• _Task objective_
In the listing below, find the line containing "drop_q <= 1'b0;" and the line containing "completes and errors". Repeat exactly those two lines and every line between them, nothing more.

• _Given records_
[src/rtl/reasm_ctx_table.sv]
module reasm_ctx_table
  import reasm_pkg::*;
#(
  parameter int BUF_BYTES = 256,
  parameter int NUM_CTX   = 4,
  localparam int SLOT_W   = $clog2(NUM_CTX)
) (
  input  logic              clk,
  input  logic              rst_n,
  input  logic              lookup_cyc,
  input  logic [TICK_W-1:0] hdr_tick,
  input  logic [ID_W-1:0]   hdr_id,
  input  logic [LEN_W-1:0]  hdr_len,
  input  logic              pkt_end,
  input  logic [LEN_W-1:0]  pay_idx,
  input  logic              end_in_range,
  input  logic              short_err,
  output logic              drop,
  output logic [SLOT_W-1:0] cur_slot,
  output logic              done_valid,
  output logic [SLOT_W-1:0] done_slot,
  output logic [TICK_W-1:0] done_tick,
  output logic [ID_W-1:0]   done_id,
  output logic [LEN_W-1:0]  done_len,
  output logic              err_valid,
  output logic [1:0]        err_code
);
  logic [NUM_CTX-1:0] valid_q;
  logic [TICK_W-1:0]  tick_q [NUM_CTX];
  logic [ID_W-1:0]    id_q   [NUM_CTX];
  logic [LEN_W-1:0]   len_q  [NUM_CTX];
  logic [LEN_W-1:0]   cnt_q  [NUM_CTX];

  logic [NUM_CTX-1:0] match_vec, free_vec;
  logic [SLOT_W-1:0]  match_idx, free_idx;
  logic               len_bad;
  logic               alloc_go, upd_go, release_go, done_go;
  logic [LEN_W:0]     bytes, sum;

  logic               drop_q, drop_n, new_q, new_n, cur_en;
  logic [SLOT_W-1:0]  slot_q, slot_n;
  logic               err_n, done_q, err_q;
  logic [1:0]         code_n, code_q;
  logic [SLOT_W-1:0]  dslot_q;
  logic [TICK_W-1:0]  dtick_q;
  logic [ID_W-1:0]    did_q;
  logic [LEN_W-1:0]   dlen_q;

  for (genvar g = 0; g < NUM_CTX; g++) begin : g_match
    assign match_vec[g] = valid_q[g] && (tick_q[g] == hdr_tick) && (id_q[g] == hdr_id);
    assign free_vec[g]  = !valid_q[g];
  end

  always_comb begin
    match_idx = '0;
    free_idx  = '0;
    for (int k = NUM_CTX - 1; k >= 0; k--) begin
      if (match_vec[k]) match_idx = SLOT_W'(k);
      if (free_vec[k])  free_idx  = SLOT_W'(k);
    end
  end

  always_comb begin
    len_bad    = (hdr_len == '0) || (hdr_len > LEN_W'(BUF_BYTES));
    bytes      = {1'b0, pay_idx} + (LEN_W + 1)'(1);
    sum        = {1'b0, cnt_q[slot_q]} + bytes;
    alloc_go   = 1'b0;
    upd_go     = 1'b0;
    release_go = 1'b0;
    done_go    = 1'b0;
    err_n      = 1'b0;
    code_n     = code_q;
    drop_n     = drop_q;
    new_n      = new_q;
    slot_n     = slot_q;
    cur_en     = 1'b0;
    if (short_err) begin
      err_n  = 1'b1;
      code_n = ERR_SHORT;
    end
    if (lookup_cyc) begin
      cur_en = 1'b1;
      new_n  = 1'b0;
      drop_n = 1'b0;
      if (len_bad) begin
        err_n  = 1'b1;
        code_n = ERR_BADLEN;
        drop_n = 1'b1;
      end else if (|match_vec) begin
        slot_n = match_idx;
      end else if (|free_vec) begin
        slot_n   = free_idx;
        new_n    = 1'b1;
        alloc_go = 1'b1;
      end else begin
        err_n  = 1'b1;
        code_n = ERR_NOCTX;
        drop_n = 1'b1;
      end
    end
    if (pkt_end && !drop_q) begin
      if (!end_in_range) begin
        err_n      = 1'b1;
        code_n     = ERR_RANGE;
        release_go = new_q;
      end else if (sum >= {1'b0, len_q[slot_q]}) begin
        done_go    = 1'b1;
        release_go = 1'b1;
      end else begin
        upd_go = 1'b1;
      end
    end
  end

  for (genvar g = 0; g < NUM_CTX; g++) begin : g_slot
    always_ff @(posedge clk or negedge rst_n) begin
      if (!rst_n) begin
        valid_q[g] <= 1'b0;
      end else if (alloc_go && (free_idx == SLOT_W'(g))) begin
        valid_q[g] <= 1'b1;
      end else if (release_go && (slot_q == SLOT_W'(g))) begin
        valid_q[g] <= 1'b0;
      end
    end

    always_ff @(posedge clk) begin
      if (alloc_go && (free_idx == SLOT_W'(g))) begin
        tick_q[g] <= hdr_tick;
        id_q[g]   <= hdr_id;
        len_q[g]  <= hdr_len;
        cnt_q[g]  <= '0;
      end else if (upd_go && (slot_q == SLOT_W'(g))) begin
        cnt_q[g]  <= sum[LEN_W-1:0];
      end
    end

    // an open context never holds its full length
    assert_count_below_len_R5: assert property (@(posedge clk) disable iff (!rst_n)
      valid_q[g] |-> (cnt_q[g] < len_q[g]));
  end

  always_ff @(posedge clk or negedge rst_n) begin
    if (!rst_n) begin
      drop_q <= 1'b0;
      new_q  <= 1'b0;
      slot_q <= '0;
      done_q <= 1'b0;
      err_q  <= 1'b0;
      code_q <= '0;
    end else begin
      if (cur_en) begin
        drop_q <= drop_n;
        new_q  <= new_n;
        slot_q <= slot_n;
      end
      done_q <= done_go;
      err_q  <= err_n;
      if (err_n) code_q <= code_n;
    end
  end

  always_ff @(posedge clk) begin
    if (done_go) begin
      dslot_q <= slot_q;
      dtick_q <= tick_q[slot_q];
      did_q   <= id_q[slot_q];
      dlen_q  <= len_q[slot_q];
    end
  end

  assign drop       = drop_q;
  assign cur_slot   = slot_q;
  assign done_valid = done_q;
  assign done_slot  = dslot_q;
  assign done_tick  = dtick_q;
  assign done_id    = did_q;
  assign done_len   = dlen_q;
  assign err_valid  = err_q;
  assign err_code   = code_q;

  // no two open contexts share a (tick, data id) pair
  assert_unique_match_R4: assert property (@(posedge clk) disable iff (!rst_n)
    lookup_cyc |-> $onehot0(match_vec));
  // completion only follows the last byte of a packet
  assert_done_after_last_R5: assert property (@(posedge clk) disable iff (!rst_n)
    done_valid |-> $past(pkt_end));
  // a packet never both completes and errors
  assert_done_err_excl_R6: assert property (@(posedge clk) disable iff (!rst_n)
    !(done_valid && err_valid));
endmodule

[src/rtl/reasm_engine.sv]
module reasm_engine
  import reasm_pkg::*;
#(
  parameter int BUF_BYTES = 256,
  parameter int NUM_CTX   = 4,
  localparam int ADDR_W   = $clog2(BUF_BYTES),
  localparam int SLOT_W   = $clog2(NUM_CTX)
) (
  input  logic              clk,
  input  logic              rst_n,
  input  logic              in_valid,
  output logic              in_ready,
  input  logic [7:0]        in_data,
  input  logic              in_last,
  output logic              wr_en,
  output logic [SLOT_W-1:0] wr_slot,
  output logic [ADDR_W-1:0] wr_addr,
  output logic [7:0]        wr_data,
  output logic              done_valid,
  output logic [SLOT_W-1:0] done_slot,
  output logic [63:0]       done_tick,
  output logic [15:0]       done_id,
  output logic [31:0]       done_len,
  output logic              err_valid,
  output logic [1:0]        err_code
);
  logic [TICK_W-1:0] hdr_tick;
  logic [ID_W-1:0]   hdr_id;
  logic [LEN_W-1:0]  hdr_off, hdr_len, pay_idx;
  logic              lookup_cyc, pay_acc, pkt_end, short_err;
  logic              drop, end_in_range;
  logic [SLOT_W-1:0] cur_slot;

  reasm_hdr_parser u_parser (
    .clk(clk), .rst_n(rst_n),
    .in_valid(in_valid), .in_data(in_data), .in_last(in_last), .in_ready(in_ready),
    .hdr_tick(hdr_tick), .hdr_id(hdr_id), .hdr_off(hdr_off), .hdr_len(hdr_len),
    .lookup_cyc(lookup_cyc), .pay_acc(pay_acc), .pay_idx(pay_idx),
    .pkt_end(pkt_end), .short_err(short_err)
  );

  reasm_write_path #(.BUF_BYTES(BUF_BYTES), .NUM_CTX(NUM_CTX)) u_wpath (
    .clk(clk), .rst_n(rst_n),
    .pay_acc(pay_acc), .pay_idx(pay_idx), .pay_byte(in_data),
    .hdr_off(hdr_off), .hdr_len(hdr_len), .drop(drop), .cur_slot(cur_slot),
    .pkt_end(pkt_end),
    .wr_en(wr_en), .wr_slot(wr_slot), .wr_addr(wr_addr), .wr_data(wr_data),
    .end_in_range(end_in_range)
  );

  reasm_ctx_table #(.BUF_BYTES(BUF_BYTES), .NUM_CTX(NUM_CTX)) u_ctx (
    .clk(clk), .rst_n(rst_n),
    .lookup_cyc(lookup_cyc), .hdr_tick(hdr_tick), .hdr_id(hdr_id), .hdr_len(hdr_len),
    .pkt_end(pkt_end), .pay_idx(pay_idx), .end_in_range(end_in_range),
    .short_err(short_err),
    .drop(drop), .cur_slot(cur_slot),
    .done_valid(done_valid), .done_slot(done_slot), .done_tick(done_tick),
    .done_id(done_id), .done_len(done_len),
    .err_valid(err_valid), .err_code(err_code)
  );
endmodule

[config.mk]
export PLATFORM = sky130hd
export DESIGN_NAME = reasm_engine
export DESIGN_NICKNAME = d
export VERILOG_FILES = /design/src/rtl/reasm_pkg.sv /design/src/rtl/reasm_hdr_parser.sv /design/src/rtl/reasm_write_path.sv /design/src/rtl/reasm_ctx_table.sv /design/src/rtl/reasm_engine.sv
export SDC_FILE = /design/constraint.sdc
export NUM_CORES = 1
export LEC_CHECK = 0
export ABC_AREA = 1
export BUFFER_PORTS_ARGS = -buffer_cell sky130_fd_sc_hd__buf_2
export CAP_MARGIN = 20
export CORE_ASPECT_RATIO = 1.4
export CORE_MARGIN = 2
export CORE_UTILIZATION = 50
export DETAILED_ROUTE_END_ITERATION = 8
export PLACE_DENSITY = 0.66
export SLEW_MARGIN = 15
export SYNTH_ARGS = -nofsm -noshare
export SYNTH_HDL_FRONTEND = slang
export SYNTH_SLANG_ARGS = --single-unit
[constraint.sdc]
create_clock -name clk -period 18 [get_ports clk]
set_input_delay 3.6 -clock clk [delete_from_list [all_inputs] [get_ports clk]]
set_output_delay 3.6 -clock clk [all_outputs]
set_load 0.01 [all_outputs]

• _Response to the exercise_
      drop_q <= 1'b0;
      new_q  <= 1'b0;
      slot_q <= '0;
      done_q <= 1'b0;
      err_q  <= 1'b0;
      code_q <= '0;
    end else begin
      if (cur_en) begin
        drop_q <= drop_n;
        new_q  <= new_n;
        slot_q <= slot_n;
      end
      done_q <= done_go;
      err_q  <= err_n;
      if (err_n) code_q <= code_n;
    end
  end

  always_ff @(posedge clk) begin
    if (done_go) begin
      dslot_q <= slot_q;
      dtick_q <= tick_q[slot_q];
      did_q   <= id_q[slot_q];
      dlen_q  <= len_q[slot_q];
    end
  end

  assign drop       = drop_q;
  assign cur_slot   = slot_q;
  assign done_valid = done_q;
  assign done_slot  = dslot_q;
  assign done_tick  = dtick_q;
  assign done_id    = did_q;
  assign done_len   = dlen_q;
  assign err_valid  = err_q;
  assign err_code   = code_q;

  // no two open contexts share a (tick, data id) pair
  assert_unique_match_R4: assert property (@(posedge clk) disable iff (!rst_n)
    lookup_cyc |-> $onehot0(match_vec));
  // completion only follows the last byte of a packet
  assert_done_after_last_R5: assert property (@(posedge clk) disable iff (!rst_n)
    done_valid |-> $past(pkt_end));
  // a packet never both completes and errors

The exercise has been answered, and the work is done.